**YOUR INSTRUCTIONS:** Lines outside the range are not wanted. Give again exactly the lines between the line holding "valid_q[ref_idx_q] <= !stale_q;" and the line holding "export NUM_CORES = 2", inclusive, from the listing below.
*** RECORDS FOR THE TASK ***
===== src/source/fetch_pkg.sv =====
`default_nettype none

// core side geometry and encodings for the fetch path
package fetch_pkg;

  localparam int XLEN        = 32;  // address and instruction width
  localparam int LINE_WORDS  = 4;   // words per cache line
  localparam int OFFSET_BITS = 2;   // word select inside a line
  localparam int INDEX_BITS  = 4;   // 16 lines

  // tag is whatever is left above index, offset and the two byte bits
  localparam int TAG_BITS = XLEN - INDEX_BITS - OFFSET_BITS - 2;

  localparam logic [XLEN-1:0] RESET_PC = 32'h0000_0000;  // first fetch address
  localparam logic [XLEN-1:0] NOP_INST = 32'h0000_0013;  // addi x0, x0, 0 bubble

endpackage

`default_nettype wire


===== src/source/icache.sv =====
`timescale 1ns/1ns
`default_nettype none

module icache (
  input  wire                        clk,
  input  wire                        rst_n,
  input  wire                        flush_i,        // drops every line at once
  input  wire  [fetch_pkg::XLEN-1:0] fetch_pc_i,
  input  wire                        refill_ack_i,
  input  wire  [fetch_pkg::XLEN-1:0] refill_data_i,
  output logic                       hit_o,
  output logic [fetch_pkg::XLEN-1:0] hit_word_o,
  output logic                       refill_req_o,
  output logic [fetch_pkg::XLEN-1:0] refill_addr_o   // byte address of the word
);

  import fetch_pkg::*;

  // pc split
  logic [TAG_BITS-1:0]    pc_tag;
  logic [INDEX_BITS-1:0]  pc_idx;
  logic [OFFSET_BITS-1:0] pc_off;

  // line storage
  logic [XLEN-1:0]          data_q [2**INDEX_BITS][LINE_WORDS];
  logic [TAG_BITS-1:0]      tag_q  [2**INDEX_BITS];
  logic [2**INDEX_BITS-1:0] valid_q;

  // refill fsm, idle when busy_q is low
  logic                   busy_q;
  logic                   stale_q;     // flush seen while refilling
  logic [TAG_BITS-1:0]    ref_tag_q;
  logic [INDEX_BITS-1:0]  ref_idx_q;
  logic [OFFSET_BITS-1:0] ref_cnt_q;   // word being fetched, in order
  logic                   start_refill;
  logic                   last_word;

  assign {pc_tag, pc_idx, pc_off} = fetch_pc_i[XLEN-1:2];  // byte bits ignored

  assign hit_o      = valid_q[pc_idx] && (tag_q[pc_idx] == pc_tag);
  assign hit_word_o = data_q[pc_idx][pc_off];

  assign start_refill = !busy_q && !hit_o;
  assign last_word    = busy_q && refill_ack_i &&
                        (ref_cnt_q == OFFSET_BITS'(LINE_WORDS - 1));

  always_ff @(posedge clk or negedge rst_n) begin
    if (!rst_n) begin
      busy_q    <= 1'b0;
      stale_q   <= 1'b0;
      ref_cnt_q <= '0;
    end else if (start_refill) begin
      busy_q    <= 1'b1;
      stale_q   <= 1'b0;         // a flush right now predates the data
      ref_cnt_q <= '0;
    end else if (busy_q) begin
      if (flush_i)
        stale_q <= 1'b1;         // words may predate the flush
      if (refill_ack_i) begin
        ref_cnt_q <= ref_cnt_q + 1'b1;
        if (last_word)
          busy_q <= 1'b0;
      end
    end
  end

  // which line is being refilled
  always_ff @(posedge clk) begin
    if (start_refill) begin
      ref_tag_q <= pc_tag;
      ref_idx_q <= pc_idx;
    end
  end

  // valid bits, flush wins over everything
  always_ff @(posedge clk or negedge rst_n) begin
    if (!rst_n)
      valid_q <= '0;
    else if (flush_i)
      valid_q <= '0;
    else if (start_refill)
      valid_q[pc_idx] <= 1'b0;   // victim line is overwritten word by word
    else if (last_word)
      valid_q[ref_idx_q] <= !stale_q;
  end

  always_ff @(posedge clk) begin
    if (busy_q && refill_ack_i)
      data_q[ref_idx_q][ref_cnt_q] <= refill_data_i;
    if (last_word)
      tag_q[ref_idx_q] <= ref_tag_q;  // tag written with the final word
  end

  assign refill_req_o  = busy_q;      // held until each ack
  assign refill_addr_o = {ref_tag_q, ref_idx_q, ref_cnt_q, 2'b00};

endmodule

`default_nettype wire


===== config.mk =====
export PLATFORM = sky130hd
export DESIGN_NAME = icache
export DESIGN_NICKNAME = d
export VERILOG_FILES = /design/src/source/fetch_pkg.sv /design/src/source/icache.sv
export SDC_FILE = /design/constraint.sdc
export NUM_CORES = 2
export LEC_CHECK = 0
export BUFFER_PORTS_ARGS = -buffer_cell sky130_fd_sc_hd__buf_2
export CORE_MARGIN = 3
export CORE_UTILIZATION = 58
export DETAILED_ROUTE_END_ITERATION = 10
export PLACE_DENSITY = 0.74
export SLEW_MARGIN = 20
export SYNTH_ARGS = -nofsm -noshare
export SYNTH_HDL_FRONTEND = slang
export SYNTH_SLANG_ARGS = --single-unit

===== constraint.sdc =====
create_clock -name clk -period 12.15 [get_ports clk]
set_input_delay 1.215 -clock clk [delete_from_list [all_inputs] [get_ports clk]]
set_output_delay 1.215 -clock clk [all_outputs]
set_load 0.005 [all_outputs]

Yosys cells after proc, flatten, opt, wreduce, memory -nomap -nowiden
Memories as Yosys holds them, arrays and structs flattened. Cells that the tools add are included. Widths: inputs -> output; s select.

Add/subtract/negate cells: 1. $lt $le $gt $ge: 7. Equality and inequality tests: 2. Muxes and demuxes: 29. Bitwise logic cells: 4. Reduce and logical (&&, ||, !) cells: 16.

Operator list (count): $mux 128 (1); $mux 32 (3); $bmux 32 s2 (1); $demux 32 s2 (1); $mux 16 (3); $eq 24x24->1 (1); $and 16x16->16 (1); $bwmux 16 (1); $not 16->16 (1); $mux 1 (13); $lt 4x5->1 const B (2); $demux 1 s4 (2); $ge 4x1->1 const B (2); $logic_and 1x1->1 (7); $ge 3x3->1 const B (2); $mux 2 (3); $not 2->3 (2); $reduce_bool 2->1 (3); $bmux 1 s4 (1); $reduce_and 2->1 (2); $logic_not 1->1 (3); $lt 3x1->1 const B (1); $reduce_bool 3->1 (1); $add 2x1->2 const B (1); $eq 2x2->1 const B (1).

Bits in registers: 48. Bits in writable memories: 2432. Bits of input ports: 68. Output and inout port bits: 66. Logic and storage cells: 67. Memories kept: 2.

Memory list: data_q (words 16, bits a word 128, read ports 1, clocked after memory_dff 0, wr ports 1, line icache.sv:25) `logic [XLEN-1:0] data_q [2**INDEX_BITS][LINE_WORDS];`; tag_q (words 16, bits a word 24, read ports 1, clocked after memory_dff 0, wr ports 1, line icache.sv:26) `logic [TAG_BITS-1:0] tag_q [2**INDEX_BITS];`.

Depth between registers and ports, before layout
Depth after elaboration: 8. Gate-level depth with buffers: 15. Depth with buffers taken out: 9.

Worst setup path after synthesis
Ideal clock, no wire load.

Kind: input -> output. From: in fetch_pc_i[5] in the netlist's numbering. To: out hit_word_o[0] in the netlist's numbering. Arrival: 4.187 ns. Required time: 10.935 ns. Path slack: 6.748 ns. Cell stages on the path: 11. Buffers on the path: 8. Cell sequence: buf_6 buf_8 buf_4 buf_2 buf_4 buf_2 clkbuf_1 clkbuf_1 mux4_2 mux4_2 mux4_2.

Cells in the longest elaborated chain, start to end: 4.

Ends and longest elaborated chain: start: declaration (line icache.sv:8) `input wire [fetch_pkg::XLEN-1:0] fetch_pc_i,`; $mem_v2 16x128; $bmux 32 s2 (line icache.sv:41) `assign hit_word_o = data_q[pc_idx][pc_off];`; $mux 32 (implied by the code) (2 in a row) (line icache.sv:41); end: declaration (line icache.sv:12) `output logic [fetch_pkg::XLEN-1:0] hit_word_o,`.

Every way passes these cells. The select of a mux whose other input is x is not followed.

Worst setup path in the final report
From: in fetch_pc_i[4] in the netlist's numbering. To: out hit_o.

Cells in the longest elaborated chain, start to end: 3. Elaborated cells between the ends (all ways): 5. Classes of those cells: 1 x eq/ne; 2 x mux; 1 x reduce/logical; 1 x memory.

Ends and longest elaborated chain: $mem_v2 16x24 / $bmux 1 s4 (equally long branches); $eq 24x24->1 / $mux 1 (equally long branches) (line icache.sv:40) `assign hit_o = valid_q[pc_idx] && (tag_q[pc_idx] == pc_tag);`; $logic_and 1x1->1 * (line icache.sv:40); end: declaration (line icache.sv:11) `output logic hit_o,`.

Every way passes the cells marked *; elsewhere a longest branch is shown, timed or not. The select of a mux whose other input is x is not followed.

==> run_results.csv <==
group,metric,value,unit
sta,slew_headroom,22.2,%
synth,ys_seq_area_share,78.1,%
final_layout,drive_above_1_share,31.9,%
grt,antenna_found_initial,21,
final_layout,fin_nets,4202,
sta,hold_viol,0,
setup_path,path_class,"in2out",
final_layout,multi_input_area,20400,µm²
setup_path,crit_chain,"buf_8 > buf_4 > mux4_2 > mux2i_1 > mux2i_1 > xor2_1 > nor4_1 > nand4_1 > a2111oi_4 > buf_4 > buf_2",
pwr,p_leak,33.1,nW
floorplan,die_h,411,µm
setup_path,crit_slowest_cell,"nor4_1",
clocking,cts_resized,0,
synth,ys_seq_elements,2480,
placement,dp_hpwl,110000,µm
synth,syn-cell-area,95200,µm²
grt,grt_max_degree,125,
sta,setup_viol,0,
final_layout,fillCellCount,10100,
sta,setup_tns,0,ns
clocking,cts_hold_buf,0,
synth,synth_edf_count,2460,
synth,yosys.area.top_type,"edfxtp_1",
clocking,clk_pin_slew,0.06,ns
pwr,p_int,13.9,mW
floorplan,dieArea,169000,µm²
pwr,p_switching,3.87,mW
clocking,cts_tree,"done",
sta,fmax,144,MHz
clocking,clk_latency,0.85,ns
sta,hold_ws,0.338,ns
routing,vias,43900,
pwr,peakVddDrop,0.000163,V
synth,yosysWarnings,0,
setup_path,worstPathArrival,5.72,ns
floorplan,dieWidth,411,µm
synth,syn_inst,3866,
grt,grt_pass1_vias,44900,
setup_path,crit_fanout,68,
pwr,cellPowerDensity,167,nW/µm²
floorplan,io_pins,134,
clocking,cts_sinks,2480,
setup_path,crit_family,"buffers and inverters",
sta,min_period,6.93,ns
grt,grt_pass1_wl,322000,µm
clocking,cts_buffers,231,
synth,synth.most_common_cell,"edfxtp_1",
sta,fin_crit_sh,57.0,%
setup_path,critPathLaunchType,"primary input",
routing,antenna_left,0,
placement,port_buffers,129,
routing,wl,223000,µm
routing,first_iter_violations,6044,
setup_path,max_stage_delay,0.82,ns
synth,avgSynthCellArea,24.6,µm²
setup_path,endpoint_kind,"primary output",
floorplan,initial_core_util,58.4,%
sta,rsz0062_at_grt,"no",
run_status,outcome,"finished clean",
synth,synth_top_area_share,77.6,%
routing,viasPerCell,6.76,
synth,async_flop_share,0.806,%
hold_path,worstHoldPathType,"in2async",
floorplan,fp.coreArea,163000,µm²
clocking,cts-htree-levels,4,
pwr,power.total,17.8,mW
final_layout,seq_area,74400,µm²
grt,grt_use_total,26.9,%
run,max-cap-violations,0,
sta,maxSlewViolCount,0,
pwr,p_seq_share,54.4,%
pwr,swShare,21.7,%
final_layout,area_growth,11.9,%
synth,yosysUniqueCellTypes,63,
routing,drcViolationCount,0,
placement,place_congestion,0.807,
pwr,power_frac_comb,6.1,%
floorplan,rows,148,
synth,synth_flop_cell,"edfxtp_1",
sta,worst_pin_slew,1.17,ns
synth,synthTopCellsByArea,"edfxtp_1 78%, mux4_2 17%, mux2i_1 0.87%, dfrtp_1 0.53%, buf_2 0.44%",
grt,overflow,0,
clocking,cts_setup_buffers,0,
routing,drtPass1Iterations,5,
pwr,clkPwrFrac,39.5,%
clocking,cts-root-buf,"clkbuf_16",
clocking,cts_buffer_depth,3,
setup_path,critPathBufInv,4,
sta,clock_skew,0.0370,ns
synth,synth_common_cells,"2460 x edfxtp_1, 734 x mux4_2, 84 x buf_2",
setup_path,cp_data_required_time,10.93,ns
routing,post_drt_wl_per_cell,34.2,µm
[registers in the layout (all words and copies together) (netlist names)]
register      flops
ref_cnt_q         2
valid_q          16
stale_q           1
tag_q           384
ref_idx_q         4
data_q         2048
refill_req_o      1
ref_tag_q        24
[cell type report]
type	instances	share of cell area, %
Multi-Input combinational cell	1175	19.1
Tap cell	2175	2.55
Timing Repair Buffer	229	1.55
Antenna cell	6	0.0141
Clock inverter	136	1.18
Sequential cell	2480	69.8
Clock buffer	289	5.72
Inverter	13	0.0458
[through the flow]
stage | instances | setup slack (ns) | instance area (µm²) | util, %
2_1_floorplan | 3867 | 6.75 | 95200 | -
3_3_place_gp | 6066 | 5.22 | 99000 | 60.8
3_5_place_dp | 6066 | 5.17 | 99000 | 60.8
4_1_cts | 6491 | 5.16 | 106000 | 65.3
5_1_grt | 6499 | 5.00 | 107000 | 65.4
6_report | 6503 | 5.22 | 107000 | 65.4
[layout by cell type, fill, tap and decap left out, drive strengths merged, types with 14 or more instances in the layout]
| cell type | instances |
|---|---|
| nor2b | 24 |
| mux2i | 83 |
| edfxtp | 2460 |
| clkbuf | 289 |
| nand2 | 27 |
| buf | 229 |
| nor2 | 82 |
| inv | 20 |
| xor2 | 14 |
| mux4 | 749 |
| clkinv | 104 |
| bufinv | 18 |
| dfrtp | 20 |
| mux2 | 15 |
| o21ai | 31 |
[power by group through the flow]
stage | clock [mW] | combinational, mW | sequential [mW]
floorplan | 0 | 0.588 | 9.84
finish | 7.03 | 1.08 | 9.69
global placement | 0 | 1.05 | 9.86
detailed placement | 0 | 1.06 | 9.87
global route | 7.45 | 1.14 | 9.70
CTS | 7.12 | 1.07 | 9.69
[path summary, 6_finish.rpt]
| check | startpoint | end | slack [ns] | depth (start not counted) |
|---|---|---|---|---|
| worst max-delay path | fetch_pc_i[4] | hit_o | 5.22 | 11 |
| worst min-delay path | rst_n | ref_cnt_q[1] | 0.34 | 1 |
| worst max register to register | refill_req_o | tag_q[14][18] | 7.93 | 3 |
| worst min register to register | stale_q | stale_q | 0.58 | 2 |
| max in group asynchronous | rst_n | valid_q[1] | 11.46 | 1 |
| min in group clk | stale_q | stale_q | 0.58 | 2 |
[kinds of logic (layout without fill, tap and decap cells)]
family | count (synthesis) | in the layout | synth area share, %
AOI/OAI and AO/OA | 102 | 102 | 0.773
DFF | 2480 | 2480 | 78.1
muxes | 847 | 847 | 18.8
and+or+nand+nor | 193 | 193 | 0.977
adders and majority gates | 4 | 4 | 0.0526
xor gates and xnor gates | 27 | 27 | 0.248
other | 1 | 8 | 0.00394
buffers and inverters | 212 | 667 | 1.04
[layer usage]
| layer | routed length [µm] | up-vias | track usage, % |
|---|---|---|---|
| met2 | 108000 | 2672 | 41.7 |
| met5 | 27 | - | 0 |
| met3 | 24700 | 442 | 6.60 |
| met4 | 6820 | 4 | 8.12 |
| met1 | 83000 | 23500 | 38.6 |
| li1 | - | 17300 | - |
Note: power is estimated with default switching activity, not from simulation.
***
*** RECORDS FOR THE TASK ***
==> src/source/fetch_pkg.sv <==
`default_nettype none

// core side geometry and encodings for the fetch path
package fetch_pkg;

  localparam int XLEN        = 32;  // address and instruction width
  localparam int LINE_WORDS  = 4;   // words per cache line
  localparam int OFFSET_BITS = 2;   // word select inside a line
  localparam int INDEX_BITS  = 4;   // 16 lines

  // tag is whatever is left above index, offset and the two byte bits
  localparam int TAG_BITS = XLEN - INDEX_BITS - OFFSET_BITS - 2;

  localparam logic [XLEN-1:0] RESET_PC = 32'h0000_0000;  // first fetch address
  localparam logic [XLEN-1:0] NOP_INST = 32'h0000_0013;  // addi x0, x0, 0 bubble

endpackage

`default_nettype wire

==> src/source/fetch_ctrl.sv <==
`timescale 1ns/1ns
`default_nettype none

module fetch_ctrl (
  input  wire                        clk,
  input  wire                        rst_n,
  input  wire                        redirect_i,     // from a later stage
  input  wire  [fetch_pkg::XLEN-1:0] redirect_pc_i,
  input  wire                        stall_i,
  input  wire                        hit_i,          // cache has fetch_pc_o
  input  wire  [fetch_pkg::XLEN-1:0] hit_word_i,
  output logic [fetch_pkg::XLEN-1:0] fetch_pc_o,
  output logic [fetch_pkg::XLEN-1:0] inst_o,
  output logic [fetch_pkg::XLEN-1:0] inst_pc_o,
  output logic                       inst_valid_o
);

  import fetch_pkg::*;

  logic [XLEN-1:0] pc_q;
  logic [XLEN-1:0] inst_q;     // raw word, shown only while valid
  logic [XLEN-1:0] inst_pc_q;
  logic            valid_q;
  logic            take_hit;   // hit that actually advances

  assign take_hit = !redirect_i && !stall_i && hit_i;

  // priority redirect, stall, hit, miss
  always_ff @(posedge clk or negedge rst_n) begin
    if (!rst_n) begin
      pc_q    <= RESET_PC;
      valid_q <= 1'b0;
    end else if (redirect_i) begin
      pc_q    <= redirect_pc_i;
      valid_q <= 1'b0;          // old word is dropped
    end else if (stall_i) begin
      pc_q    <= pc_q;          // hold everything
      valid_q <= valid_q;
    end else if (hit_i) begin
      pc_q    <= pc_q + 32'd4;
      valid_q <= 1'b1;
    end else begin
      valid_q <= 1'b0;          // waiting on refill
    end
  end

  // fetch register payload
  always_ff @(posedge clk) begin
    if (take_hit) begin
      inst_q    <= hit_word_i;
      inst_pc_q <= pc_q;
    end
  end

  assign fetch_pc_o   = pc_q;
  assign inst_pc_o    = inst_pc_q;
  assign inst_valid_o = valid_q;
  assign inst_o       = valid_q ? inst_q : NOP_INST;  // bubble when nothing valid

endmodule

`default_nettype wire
***
**RESULT FOR THIS EXERCISE:**
      valid_q[ref_idx_q] <= !stale_q;
  end

  always_ff @(posedge clk) begin
    if (busy_q && refill_ack_i)
      data_q[ref_idx_q][ref_cnt_q] <= refill_data_i;
    if (last_word)
      tag_q[ref_idx_q] <= ref_tag_q;  // tag written with the final word
  end

  assign refill_req_o  = busy_q;      // held until each ack
  assign refill_addr_o = {ref_tag_q, ref_idx_q, ref_cnt_q, 2'b00};

endmodule

`default_nettype wire


===== config.mk =====
export PLATFORM = sky130hd
export DESIGN_NAME = icache
export DESIGN_NICKNAME = d
export VERILOG_FILES = /design/src/source/fetch_pkg.sv /design/src/source/icache.sv
export SDC_FILE = /design/constraint.sdc
export NUM_CORES = 2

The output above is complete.